Larry...I think you're getting NASCAR and the Browns confused.  The only thing close to a car race we get in Cleveland is the CART race in July..."The Roar By The Shore"!!!  Fun!


----------



## LarryWolfe (Feb 15, 2005)

The more you and WoodMonkey tell us about Ohio, the more I think it is full of Queers!  Roar by the Shore?  And what was the name of the place you invited Uncle Al to?  Put In Point or something??  Just thoe two things along might keep me from coming to SS.


----------



## Bruce B (Feb 15, 2005)

The Cleveland Orchestra.....don't even go there. Oh and Larry you haven't lived until you've been to PutIn Bay. Let's not forget those Cleveland Cavaliers, lots of reasons to go to Ohio.


----------



## LarryWolfe (Feb 15, 2005)

Bruce B said:
			
		

> The Cleveland Orchestra.....don't even go there. Oh and Larry you haven't lived until you've been to PutIn Bay.

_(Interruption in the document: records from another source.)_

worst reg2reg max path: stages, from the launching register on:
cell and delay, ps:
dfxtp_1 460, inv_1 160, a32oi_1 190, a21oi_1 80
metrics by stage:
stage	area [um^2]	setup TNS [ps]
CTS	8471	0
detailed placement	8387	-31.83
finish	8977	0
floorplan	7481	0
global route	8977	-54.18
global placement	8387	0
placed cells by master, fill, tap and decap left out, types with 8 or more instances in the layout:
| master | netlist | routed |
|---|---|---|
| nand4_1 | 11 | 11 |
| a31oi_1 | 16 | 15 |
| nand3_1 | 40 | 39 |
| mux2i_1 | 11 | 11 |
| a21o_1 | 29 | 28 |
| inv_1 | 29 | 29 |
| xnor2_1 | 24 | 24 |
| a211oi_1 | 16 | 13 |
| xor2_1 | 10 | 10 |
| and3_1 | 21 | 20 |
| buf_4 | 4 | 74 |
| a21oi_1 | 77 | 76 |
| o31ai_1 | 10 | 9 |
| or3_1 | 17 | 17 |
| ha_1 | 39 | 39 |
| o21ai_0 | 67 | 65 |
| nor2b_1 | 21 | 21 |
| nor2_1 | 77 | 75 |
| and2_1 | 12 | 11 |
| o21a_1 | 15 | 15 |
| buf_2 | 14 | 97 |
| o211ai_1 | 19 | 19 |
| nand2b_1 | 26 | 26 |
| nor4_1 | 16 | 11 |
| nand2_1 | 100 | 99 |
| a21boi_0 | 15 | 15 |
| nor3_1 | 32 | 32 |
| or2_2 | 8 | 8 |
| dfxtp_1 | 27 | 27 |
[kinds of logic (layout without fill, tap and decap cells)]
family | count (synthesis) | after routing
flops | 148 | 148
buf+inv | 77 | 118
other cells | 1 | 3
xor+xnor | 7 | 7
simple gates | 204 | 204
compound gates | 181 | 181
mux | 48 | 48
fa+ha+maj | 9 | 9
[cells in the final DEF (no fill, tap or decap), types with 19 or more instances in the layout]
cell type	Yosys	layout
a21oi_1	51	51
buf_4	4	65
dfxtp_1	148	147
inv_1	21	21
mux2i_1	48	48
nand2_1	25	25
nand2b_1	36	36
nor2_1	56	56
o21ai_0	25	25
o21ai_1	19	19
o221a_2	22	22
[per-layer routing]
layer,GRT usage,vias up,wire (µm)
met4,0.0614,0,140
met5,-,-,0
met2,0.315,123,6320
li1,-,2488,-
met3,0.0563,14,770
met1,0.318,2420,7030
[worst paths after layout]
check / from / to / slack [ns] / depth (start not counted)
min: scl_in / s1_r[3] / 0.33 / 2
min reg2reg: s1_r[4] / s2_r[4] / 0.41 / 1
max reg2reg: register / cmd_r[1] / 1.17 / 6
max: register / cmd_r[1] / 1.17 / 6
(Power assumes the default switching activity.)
**src/rtl/fifo_irq_map.svh**
```systemverilog
`ifndef FIFO_IRQ_MAP_SVH
`define FIFO_IRQ_MAP_SVH

// register indices on the controller's register port
`define RX_PEND_IDX   3'h0
`define RX_OVF_IDX    3'h1
`define TX_PEND_IDX   3'h2
`define TX_ATT_IDX    3'h3
`define TX_REQ_IDX    3'h4

// reset value shared by all five registers
`define STATUS_RST    32'h00000000

// receive vectors have no bit for the transmit queue
`define RX_FIFO_MASK  32'hFFFFFFFE

// position of the transmit queue in the transmit vectors
`define TXQ_BIT       0

// interrupt codes reported for the summary vectors
`define CODE_NONE     7'h40
`define CODE_RX_OVF   7'h43
`define CODE_TX_ATT   7'h4A

`endif

```
**src/rtl/fifo_irq_pkg.sv**
```systemverilog
`default_nettype none

package fifo_irq_pkg;

	typedef logic [31:0]      word_t;
	typedef logic [2:0]       flag3_t;
	typedef flag3_t [31:0]    flag_arr_t;

	// which source currently owns the interrupt code
	typedef enum logic [1:0] {
		cls_none,
		cls_fifo,
		cls_rx_ovf,
		cls_tx_att
	} code_cls_e;

endpackage : fifo_irq_pkg

`default_nettype wire

```
**src/rtl/fifo_irq_status.sv**
```systemverilog
`include "fifo_irq_map.svh"

`default_nettype none

module fifo_irq_status
	import fifo_irq_pkg::*;
(
	input  wire logic      clk,
	input  wire logic      resetn,
	// register port
	input  wire logic      reg_wr,
	input  wire logic      reg_rd,
	input  wire logic [2:0] reg_addr,
	input  wire word_t     reg_wdata,
	output var  word_t     reg_rdata_q,
	output logic           reg_rvalid_q,
	// per-fifo condition flags and their enables from the fifo registers
	input  wire flag_arr_t rx_flags,
	input  wire flag_arr_t rx_enables,
	input  wire flag_arr_t tx_flags,
	input  wire flag_arr_t tx_enables,
	input  wire word_t     rx_overflow_flags,
	input  wire word_t     tx_attempt_flags,
	input  wire word_t     fifo_transmit_select,
	// protocol engine side of the send requests
	input  wire word_t     tx_fifo_done,
	output var  word_t     send_request_bits,
	output logic [6:0]     interrupt_code_vector
);

	// true when any bit of a vector is set
	function automatic logic any_set(input word_t v);
		return |v;
	endfunction : any_set

	// index of the highest set bit, zero when none is set
	function automatic logic [4:0] top_index(input word_t v);
		logic [4:0] idx;
		idx = 5'h00;
		for (int i = 0; i < 32; i++) begin
			if (v[i]) begin
				idx = 5'(i);
			end
		end
		return idx;
	endfunction : top_index

	word_t     rx_pend_w;
	word_t     tx_pend_w;
	word_t     rx_fifo_pending_bits_q;
	word_t     rx_overflow_pending_bits_q;
	word_t     tx_fifo_pending_bits_q;
	word_t     tx_attempt_pending_bits_q;
	word_t     send_req_q;
	word_t     send_req_d;
	word_t     tx_capable;
	word_t     set_req;
	word_t     fifo_any;
	word_t     rdata_d;
	logic      wr_req;
	logic      rd_hit;
	code_cls_e code_cls;
	logic [6:0] code_d;
	logic [6:0] code_q;

	// receive side reduction, transmit queue position forced low
	fifo_flag_reduce u_rx_reduce (
		.flags     (rx_flags),
		.enables   (rx_enables),
		.keep_mask (`RX_FIFO_MASK),
		.pending   (rx_pend_w)
	);

	// transmit side reduction keeps all 32 positions, queue at bit0
	fifo_flag_reduce u_tx_reduce (
		.flags     (tx_flags),
		.enables   (tx_enables),
		.keep_mask (32'hFFFFFFFF),
		.pending   (tx_pend_w)
	);

	// status vectors track their sources every cycle; software has no write
	// path into them, so a stray write cannot lose a pending indication
	always_ff @(posedge clk or negedge resetn) begin
		if (!resetn) begin
			rx_fifo_pending_bits_q     <= `STATUS_RST;
			rx_overflow_pending_bits_q <= `STATUS_RST;
			tx_fifo_pending_bits_q     <= `STATUS_RST;
			tx_attempt_pending_bits_q  <= `STATUS_RST;
		end else begin
			rx_fifo_pending_bits_q     <= rx_pend_w;
			rx_overflow_pending_bits_q <= rx_overflow_flags & `RX_FIFO_MASK;
			tx_fifo_pending_bits_q     <= tx_pend_w;
			tx_attempt_pending_bits_q  <= tx_attempt_flags;
		end
	end

	// the queue is always a transmitter; other fifos only when selected
	assign tx_capable = fifo_transmit_select | (32'h00000001 << `TXQ_BIT);
	assign wr_req     = reg_wr && (reg_addr == `TX_REQ_IDX);
	assign set_req    = wr_req ? (reg_wdata & tx_capable) : '0;

	// a new request in the same cycle as completion wins: the fifo may already
	// hold a freshly queued message that the completion did not cover
	assign send_req_d = (send_req_q & ~tx_fifo_done) | set_req;

	always_ff @(posedge clk or negedge resetn) begin
		if (!resetn) begin
			send_req_q <= `STATUS_RST;
		end else begin
			send_req_q <= send_req_d;
		end
	end

	assign send_request_bits = send_req_q;

	// interrupt code: highest number wins among the pending sources
	assign fifo_any = rx_fifo_pending_bits_q | tx_fifo_pending_bits_q;
	assign code_cls = any_set(tx_attempt_pending_bits_q)  ? cls_tx_att :
	                  any_set(rx_overflow_pending_bits_q) ? cls_rx_ovf :
	                  any_set(fifo_any)                   ? cls_fifo   : cls_none;

	always_comb begin
		unique case (code_cls)
			cls_tx_att: code_d = `CODE_TX_ATT;
			cls_rx_ovf: code_d = `CODE_RX_OVF;
			cls_fifo:   code_d = {2'b00, top_index(fifo_any)};
			cls_none:   code_d = `CODE_NONE;
		endcase
	end

	always_ff @(posedge clk or negedge resetn) begin
		if (!resetn) begin
			code_q <= `CODE_NONE;
		end else begin
			code_q <= code_d;
		end
	end

	assign interrupt_code_vector = code_q;

	// read mux; unmapped indices answer zero
	assign rd_hit  = reg_rd && (reg_addr <= `TX_REQ_IDX);
	assign rdata_d = !rd_hit                      ? '0 :
	                 (reg_addr == `RX_PEND_IDX)   ? rx_fifo_pending_bits_q :
	                 (reg_addr == `RX_OVF_IDX)    ? rx_overflow_pending_bits_q :
	                 (reg_addr == `TX_PEND_IDX)   ? tx_fifo_pending_bits_q :
	                 (reg_addr == `TX_ATT_IDX)    ? tx_attempt_pending_bits_q :
	                 send_req_q;

	// read data is held until the next read strobe
	always_ff @(posedge clk or negedge resetn) begin
		if (!resetn) begin
			reg_rdata_q  <= `STATUS_RST;
			reg_rvalid_q <= 1'b0;
		end else begin
			reg_rvalid_q <= reg_rd;
			if (reg_rd) begin
				reg_rdata_q <= rdata_d;
			end
		end
	end

	// receive status never shows the queue position
	property p_rx_bit0_zero;
		@(posedge clk) disable iff (!resetn)
		(rx_fifo_pending_bits_q[0] == 1'b0) && (rx_overflow_pending_bits_q[0] == 1'b0);
	endproperty
	a_rx_bit0_zero: assert property (p_rx_bit0_zero)
		else $error("receive status bit0 is not zero");

	// a fifo above the queue bit with an enabled receive flag shows pending one cycle later
	property p_rx_pend_follow;
		@(posedge clk) disable iff (!resetn)
		##1 rx_fifo_pending_bits_q == ($past(rx_pend_w));
	endproperty
	a_rx_pend_follow: assert property (p_rx_pend_follow)
		else $error("receive pending does not follow enabled flags");

	// overflow status mirrors the fifo overflow flags above bit0
	property p_rx_ovf_follow;
		@(posedge clk) disable iff (!resetn)
		##1 rx_overflow_pending_bits_q[31:1] == $past(rx_overflow_flags[31:1]);
	endproperty
	a_rx_ovf_follow: assert property (p_rx_ovf_follow)
		else $error("overflow pending does not follow fifo flags");

	// transmit queue pending (bit0) is set the cycle after an enabled queue transmit flag
	property p_tx_pend_follow;
		@(posedge clk) disable iff (!resetn)
		(|(tx_flags[0] & tx_enables[0])) |=> tx_fifo_pending_bits_q[0];
	endproperty
	a_tx_pend_follow: assert property (p_tx_pend_follow)
		else $error("transmit queue pending missing");

	// attempt status mirrors the attempt flags including the queue
	property p_tx_att_follow;
		@(posedge clk) disable iff (!resetn)
		##1 tx_attempt_pending_bits_q == $past(tx_attempt_flags);
	endproperty
	a_tx_att_follow: assert property (p_tx_att_follow)
		else $error("attempt pending does not follow fifo flags");

	// a request write to the queue bit is seen by the engine next cycle
	property p_txq_set;
		@(posedge clk) disable iff (!resetn)
		(wr_req && reg_wdata[0]) |=> send_request_bits[0];
	endproperty
	a_txq_set: assert property (p_txq_set)
		else $error("queue send request not set after write");

	// a request bit may drop only on a completion for that fifo
	property p_clear_on_done;
		@(posedge clk) disable iff (!resetn)
		##1 ($past(send_req_q) & ~send_req_q & ~$past(tx_fifo_done)) == '0;
	endproperty
	a_clear_on_done: assert property (p_clear_on_done)
		else $error("send request cleared without completion");

	// a receive fifo with no request ignores a set attempt
	property p_rx_fifo_ignored;
		@(posedge clk) disable iff (!resetn)
		(wr_req && reg_wdata[1] && !fifo_transmit_select[1] && !send_req_q[1])
			|=> !send_request_bits[1];
	endproperty
	a_rx_fifo_ignored: assert property (p_rx_fifo_ignored)
		else $error("receive fifo accepted a send request");

	// overflow pending without attempt pending reports the overflow code one cycle on
	property p_code_rx_ovf;
		@(posedge clk) disable iff (!resetn)
		(any_set(rx_overflow_pending_bits_q) && !any_set(tx_attempt_pending_bits_q))
			|=> (interrupt_code_vector == `CODE_RX_OVF);
	endproperty
	a_code_rx_ovf: assert property (p_code_rx_ovf)
		else $error("overflow code not reported");

	// attempt pending takes the code over everything else
	property p_code_tx_att;
		@(posedge clk) disable iff (!resetn)
		any_set(tx_attempt_pending_bits_q) |=> (interrupt_code_vector == `CODE_TX_ATT);
	endproperty
	a_code_tx_att: assert property (p_code_tx_att)
		else $error("attempt code not reported");

	// writes elsewhere never touch the request bits
	property p_ro_write_ignored;
		@(posedge clk) disable iff (!resetn)
		(reg_wr && reg_addr != `TX_REQ_IDX && tx_fifo_done == '0)
			|=> $stable(send_request_bits);
	endproperty
	a_ro_write_ignored: assert property (p_ro_write_ignored)
		else $error("write to status vector changed state");

	// an accepted request bit on a transmit-capable fifo is up the next cycle
	property p_req_set;
		@(posedge clk) disable iff (!resetn)
		(reg_wr && reg_addr == `TX_REQ_IDX)
			|=> ((send_request_bits & $past(reg_wdata) & ($past(fifo_transmit_select) | 32'h1))
				== ($past(reg_wdata) & ($past(fifo_transmit_select) | 32'h1)));
	endproperty
	a_req_set: assert property (p_req_set)
		else $error("accepted send request not set");

	// a completion with no new write drops the finished request bits
	property p_req_clear;
		@(posedge clk) disable iff (!resetn)
		(!reg_wr && any_set(send_req_q & tx_fifo_done))
			|=> ((send_request_bits & $past(tx_fifo_done)) == '0);
	endproperty
	a_req_clear: assert property (p_req_clear)
		else $error("send request kept after completion");

	// a read of the attempt vector returns its value at the read strobe
	property p_read_attempt;
		@(posedge clk) disable iff (!resetn)
		(reg_rd && reg_addr == `TX_ATT_IDX)
			|=> (reg_rdata_q == $past(tx_attempt_pending_bits_q));
	endproperty
	a_read_attempt: assert property (p_read_attempt)
		else $error("attempt vector read back wrong");

	// with nothing pending the code reads as no interrupt
	property p_code_none;
		@(posedge clk) disable iff (!resetn)
		!any_set(fifo_any | rx_overflow_pending_bits_q | tx_attempt_pending_bits_q)
			|=> (interrupt_code_vector == `CODE_NONE);
	endproperty
	a_code_none: assert property (p_code_none)
		else $error("idle code not reported");

endmodule : fifo_irq_status

`default_nettype wire

```
**src/rtl/fifo_flag_reduce.sv**
```systemverilog
`default_nettype none

module fifo_flag_reduce
	import fifo_irq_pkg::*;
(
	input  wire flag_arr_t flags,
	input  wire flag_arr_t enables,
	input  wire word_t     keep_mask,
	output var  word_t     pending
);

	// each fifo reports the or of its enabled condition flags; no memory, so the
	// bit drops on its own as soon as the fifo condition goes away
	always_comb begin
		pending = '0;
		for (int i = 0; i < 32; i++) begin
			pending[i] = |(flags[i] & enables[i]);
		end
		pending = pending & keep_mask;
	end

endmodule : fifo_flag_reduce

`default_nettype wire

```
### src/shared/cbr_params.svh
// Purpose: Offsets, field positions, reset values for the clock buffer config bank
// Assumes: APB byte address is four times the register index
// Notes: Field positions are bit indices inside the 16-bit register word
//
// How it works
// - Offset 0x2 bit 5 enables FSM clock
// - Offset 0x3 bits 15-12 enable main outputs
// - Offset 0x4 holds output 1/0 power
// - Offset 0x5 holds output 3/2 power
// - Offset 0x7 common mode, LVDS only
// - Offset 0x7 pre-driver power level
// - Offset 0x7 driver power, CML only
// - Offset 0x8 pre-divide ratio 1/2/4
// - Offset 0x8 format and subsystem enable
// - Offset 0x5A holds two bypass bits
`ifndef CBR_PARAMS_SVH
`define CBR_PARAMS_SVH

// ----------------------------------------
// Register indices
// ----------------------------------------
`define CBR_IDX_FSM_CLK 7'h02
`define CBR_IDX_MAIN_EN 7'h03
`define CBR_IDX_PWR_LO 7'h04
`define CBR_IDX_PWR_HI 7'h05
`define CBR_IDX_AUX_LVL 7'h07
`define CBR_IDX_AUX_DIV 7'h08
`define CBR_IDX_COMP_A 7'h4F
`define CBR_IDX_COMP_B 7'h5A

// ----------------------------------------
// Reset values
// ----------------------------------------
`define CBR_RST_FSM_CLK 16'h0223
`define CBR_RST_MAIN_EN 16'hF0FE
`define CBR_RST_PWR_LO 16'h36FF
`define CBR_RST_PWR_HI 16'h36F6
`define CBR_RST_AUX_LVL 16'h543F
`define CBR_RST_AUX_DIV 16'h0120
`define CBR_RST_COMP_A 16'h0000
`define CBR_RST_COMP_B 16'h0000

// ----------------------------------------
// Writable bit masks (read-only bits clear)
// ----------------------------------------
`define CBR_WM_FSM_CLK 16'h07FF
`define CBR_WM_MAIN_EN 16'hFFFF
`define CBR_WM_PWR_LO 16'h3FFF
`define CBR_WM_PWR_HI 16'h7FFF
`define CBR_WM_AUX_LVL 16'h7FFF
`define CBR_WM_AUX_DIV 16'h01FF
`define CBR_WM_COMP 16'hFFFF

// ----------------------------------------
// Field positions
// ----------------------------------------
`define CBR_FSM_CLK_BIT 5
`define CBR_MAIN_EN_LSB 12
`define CBR_PWR0_LSB 8
`define CBR_PWR1_LSB 11
`define CBR_PWR2_LSB 0
`define CBR_PWR3_LSB 3
`define CBR_VCM_LSB 11
`define CBR_PREDRV_LSB 7
`define CBR_DRVPWR_LSB 1
`define CBR_PREDIV_LSB 6
`define CBR_AUXEN_BIT 5
`define CBR_FMT_LSB 0
`define CBR_BYP2_BIT 5
`define CBR_BYP3_BIT 6

`endif

### src/shared/cbr_pkg.sv
// Purpose: Types for the clock buffer config bank
// Assumes: Constants come from cbr_params.svh
// Notes: Types only
package cbr_pkg;

    // Driver format codes
    typedef enum logic [1:0] {
        CBR_FMT_LVDS = 2'h0,
        CBR_FMT_RSV1 = 2'h1,
        CBR_FMT_CML = 2'h2,
        CBR_FMT_RSV3 = 2'h3
    } cbr_fmt_t;

    // Decoded configuration handed to the analog side
    typedef struct packed {
        logic fsm_clock_gen_enable;
        logic [3:0] main_out_enable;
        logic [2:0] main_out0_power;
        logic [2:0] main_out1_power;
        logic [2:0] main_out2_power;
        logic [2:0] main_out3_power;
        logic [1:0] aux_common_mode_sel;
        logic lvds_vcm_active;
        logic [1:0] aux_predriver_power;
        logic [2:0] aux_driver_power;
        logic cml_power_active;
        logic [2:0] aux_predivide_ratio;
        logic aux_predivide_legal;
        logic aux_subsystem_enable;
        cbr_fmt_t aux_driver_format;
        logic aux_bypass_second;
        logic aux_bypass_third;
    } cbr_cfg_t;

endpackage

Let's not forget those Cleveland Cavaliers, lots of reasons to go to Ohio.



Bruce didn't you mean to say "lots of reasons not to go to Ohio"?


----------



## Bruce B (Feb 15, 2005)

Nah, I knew you'd say it for me. :smt044


----------



## LarryWolfe (Feb 15, 2005)

I got your back Bro!


----------



## Smokin' U (Feb 15, 2005)

Whoa nelly, I'm from Ohio and I love Nascar and HATE the Browns.  It's that whole stupid fan thing.

BTW, #88, Dale Jarrett, UPS Ford.  He is going to have a great year.


----------



## Captain Morgan (Feb 15, 2005)

Jarret, here too.  Was a big Harry Gant fan till he retired, then started pulling for 88.  Looks like we'll have to find someone new soon though, I don't Dale will keep racing too much longer.


----------



## Smokin' U (Feb 15, 2005)

Captain Morgan said:
			
		

> Jarret, here too.  Was a big Harry Gant fan till he retired, then started pulling for 88.  Looks like we'll have to find someone new soon though, I don't Dale will keep racing too much longer.

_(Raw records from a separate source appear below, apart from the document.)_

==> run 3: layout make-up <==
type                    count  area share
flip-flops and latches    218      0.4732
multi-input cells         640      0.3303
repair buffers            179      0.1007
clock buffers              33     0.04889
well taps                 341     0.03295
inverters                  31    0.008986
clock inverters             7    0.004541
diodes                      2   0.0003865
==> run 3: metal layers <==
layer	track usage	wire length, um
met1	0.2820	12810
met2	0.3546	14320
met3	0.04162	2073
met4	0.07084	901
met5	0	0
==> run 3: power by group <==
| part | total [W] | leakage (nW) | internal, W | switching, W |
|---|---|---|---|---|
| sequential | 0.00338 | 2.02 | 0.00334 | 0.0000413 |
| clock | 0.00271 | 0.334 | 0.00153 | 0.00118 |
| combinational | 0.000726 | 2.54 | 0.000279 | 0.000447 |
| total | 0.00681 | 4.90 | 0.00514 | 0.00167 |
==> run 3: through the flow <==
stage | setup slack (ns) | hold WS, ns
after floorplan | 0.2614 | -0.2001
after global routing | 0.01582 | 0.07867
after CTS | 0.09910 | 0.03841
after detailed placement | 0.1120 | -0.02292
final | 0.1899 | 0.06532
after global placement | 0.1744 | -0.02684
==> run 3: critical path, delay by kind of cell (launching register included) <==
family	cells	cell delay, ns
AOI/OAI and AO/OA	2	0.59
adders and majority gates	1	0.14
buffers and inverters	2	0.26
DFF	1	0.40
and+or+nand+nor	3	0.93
### src/verilog/emp_sync.sv
// Purpose: Two-flop synchroniser for pin inputs.
// Assumes: Input is asynchronous to clk.
// Notes:   First stage is read only by the second.
`timescale 1ns/1ps
module emp_sync #(
	parameter int W = 1
) (
	input  wire logic         clk,
	input  wire logic [W-1:0] d,
	output logic      [W-1:0] q
);
	logic [W-1:0] stage1;

	// Plain two-stage chain, no reset needed
	always_ff @(posedge clk)
	begin
		stage1 <= d;
		q      <= stage1;
	end
endmodule // emp_sync

### src/verilog/emp_port.sv
// Purpose: Pin control of the external memory expansion port.
// Assumes: Arbiter gives mastership as a level; acknowledge and data are
//          pin inputs and are synchronised before use.
// Notes:   Keeper behaviour is modelled by holding the last driven data.
// Contract
// Stop or wait releases mastership and floats all port outputs.
// Address lines driven only while master, floated otherwise.
// Address held steady when no external access is running.
// Data bus bidirectional while master, drivers floated otherwise.
// Keepers hold last driven data; data ignored during reset.
// Attribute lines act as chip selects or extra address lines.
// By default at most one attribute line asserted at a time.
// Priority-disable bit lets four lines form a sixteen-way code.
// Row strobe mode drives attribute lines with programmable polarity.
// Active-low read strobe while master, floated otherwise.
// Active-low write strobe while master, floated otherwise.
// Cycle completes one clock after acknowledge asserted.
// Zero wait state accesses ignore acknowledge.
// Reset deasserts bus request and returns to bus slave.
// Never read and write together; drive data only on writes.
`timescale 1ns/1ps
module emp_port (
	input  wire logic                         clk,
	input  wire logic                         rst,
	input  wire logic                         standby,
	input  wire logic                         need_bus,
	input  wire logic                         bus_grant,
	input  wire logic                         attr_priority_disable,
	input  wire logic                         attr_as_row_strobe,
	input  wire logic [emp_pkg::ATTR_W-1:0]   row_strobe_polarity,
	input  wire logic                         req_valid,
	input  wire emp_pkg::emp_req_t            req,
	output logic                              req_ready,
	output logic                              rsp_valid,
	output logic      [emp_pkg::DATA_W-1:0]   rsp_rdata,
	input  wire logic                         transfer_acknowledge_n,
	input  wire logic [emp_pkg::DATA_W-1:0]   data_in,
	output emp_pkg::emp_pins_t                pins,
	output logic                              bus_request_n,
	output logic                              bus_master
);
	emp_pkg::emp_state_t            state;
	emp_pkg::emp_state_t            next_state;
	emp_pkg::emp_req_t              cur;
	logic [emp_pkg::WAIT_W-1:0]     wait_cnt;
	logic [emp_pkg::ADDR_W-1:0]     addr_q;
	logic [emp_pkg::DATA_W-1:0]     data_q;
	logic [emp_pkg::ATTR_W-1:0]     attr_q;
	logic                           active;
	logic                           ack_n_s;
	logic [emp_pkg::DATA_W-1:0]     din_s;
	logic                           ack_ok;
	logic                           min_done;
	logic                           cycle_end;
	logic [emp_pkg::ATTR_W-1:0]     attr_sel;
	logic [emp_pkg::ATTR_W-1:0]     attr_src;
	logic                           drive_en;

	// Lowest set bit wins, keeps chip selects one-hot
	function automatic logic [emp_pkg::ATTR_W-1:0] one_hot_pick(
		input logic [emp_pkg::ATTR_W-1:0] v);
		return v & (~v + 4'h1);
	endfunction

	emp_sync #(.W(1)) u_ack_sync (
		.clk (clk),
		.d   (transfer_acknowledge_n),
		.q   (ack_n_s)
	);

	emp_sync #(.W(emp_pkg::DATA_W)) u_d_sync (
		.clk (clk),
		.d   (data_in),
		.q   (din_s)
	);

	// Mastership and cycle decode
	assign drive_en  = bus_master & ~standby;
	assign min_done  = (wait_cnt == emp_pkg::WAIT_ZERO);
	assign ack_ok    = (cur.wait_states == emp_pkg::WAIT_ZERO)
		| ~ack_n_s;
	assign cycle_end = (state == emp_pkg::EMP_WAIT) & min_done & ack_ok;
	assign req_ready = drive_en & (state == emp_pkg::EMP_IDLE);

	// Attribute encoding: one-hot, code or row strobe; the request being
	// taken is encoded at the take edge so selects line up with strobes
	assign attr_src = (req_valid && req_ready) ? req.attr : cur.attr;
	assign attr_sel = attr_as_row_strobe ?
		(attr_src ^ row_strobe_polarity) :
		(attr_priority_disable ? attr_src :
		one_hot_pick(attr_src));

	// Cycle sequencer
	always_comb
	begin
		next_state = state;
		case (state)
			emp_pkg::EMP_IDLE:
				if (req_valid && req_ready)
					next_state = emp_pkg::EMP_WAIT;
			emp_pkg::EMP_WAIT:
				if (cycle_end)
					next_state = emp_pkg::EMP_DONE;
			emp_pkg::EMP_DONE:
				next_state = emp_pkg::EMP_IDLE;
			default:
				next_state = emp_pkg::EMP_IDLE;
		endcase
	end

	// Arbitration level; standby gives the bus up
	always_ff @(posedge clk)
	begin
		if (rst || standby)
			bus_master <= 1'b0;
		else
			bus_master <= bus_grant;
	end

	// Request line: deasserted in reset and standby
	always_ff @(posedge clk)
	begin
		if (rst || standby)
			bus_request_n <= 1'b1;
		else
			bus_request_n <= ~need_bus;
	end

	// State and wait counter; standby aborts into idle
	always_ff @(posedge clk)
	begin
		if (rst || !drive_en)
		begin
			state    <= emp_pkg::EMP_IDLE;
			wait_cnt <= emp_pkg::WAIT_ZERO;
			active   <= 1'b0;
		end
		else
		begin
			state  <= next_state;
			active <= (next_state == emp_pkg::EMP_WAIT);
			if (state == emp_pkg::EMP_IDLE && req_valid)
				wait_cnt <= (req.wait_states == emp_pkg::WAIT_ZERO) ?
					emp_pkg::WAIT_ZERO : req.wait_states - emp_pkg::WAIT_ONE;
			else if (!min_done)
				wait_cnt <= wait_cnt - emp_pkg::WAIT_ONE;
		end
	end

	// Latched request; address kept when idle to save power
	always_ff @(posedge clk)
	begin
		if (rst)
		begin
			cur    <= '0;
			addr_q <= emp_pkg::ADDR_RST;
			data_q <= emp_pkg::DATA_RST;
			attr_q <= emp_pkg::ATTR_IDLE;
		end
		else
		begin
			if (req_valid && req_ready)
			begin
				cur    <= req;
				addr_q <= req.addr;
				if (req.write)
					data_q <= req.wdata;
			end
			attr_q <= (drive_en && next_state == emp_pkg::EMP_WAIT) ?
				attr_sel :
				(attr_as_row_strobe ? row_strobe_polarity :
				emp_pkg::ATTR_IDLE);
		end
	end

	// Read data captured at completion; ignored in reset
	always_ff @(posedge clk)
	begin
		if (rst)
		begin
			rsp_valid <= 1'b0;
			rsp_rdata <= emp_pkg::DATA_RST;
		end
		else
		begin
			rsp_valid <= cycle_end;
			if (cycle_end && !cur.write)
				rsp_rdata <= din_s;
		end
	end

	// Pin drive: everything floats unless master and awake
	always_comb
	begin
		pins.addr      = addr_q;
		pins.addr_oe   = drive_en;
		pins.data      = data_q;
		pins.data_oe   = drive_en & active & cur.write;
		pins.attr      = attr_q;
		pins.attr_oe   = drive_en;
		pins.rd_n      = ~(active & ~cur.write);
		pins.wr_n      = ~(active & cur.write);
		pins.strobe_oe = drive_en;
	end
endmodule // emp_port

When that sad day comes I will be looking towards Ryan Newman.


----------



## Captain Morgan (Feb 15, 2005)

I will not pulling for Kurt Bush.


----------



## Smokin' U (Feb 15, 2005)

He's a pompus ass.


----------



## Finney (Feb 15, 2005)

GOOD LORD.
Just when I thought we might get through one week with out some kind of _Sports Star_ *MAN CRUSH*.


----------



## Greg Rempe (Feb 15, 2005)

What's not sexy about watching left-hand turns all day long....YAWN :roll: 

(running for cover!)


----------



## LarryWolfe (Feb 15, 2005)

People can say what they want about Stock Car racing (left hand turns all day) not being a sport and the drivers are not atheletes.  But those guys, as well as their pit crews have to be in tremendous shape (not including Jimmy Spencer) and have a 12 month fitness plan they go by through out the year.  There is alot more physically and mentally to it than most folks think.  ;-)


----------



## Captain Morgan (Feb 15, 2005)

Sorry, Chris, let's get back to talking about your crush on me.


----------



## LarryWolfe (Feb 15, 2005)

jshively said:
			
		

> Larry Wolfe said:
> 
> 
> 
> ...



WOW!  Fantastic explanation!  Thanks J


----------



## Captain Morgan (Feb 15, 2005)

"In high school an open wheel racer came and talked to the school about career, doing what you love, and religon(it was a private school). " 


So you're saying you went to private school?


----------



## Finney (Feb 15, 2005)

jshively said:
			
		

> Not trying to be an ass or brag.



Braggart, ass.  :axe:  :smt046


----------



## Captain Morgan (Feb 15, 2005)

So you're saying you're Lutheran?


----------



## Captain Morgan (Feb 15, 2005)




----------



## Captain Morgan (Feb 15, 2005)

I'm a recovering Presbyterian.


----------



## Woodman1 (Feb 15, 2005)

I like that Dale , er Darryl guy! I mean Duane, that's it!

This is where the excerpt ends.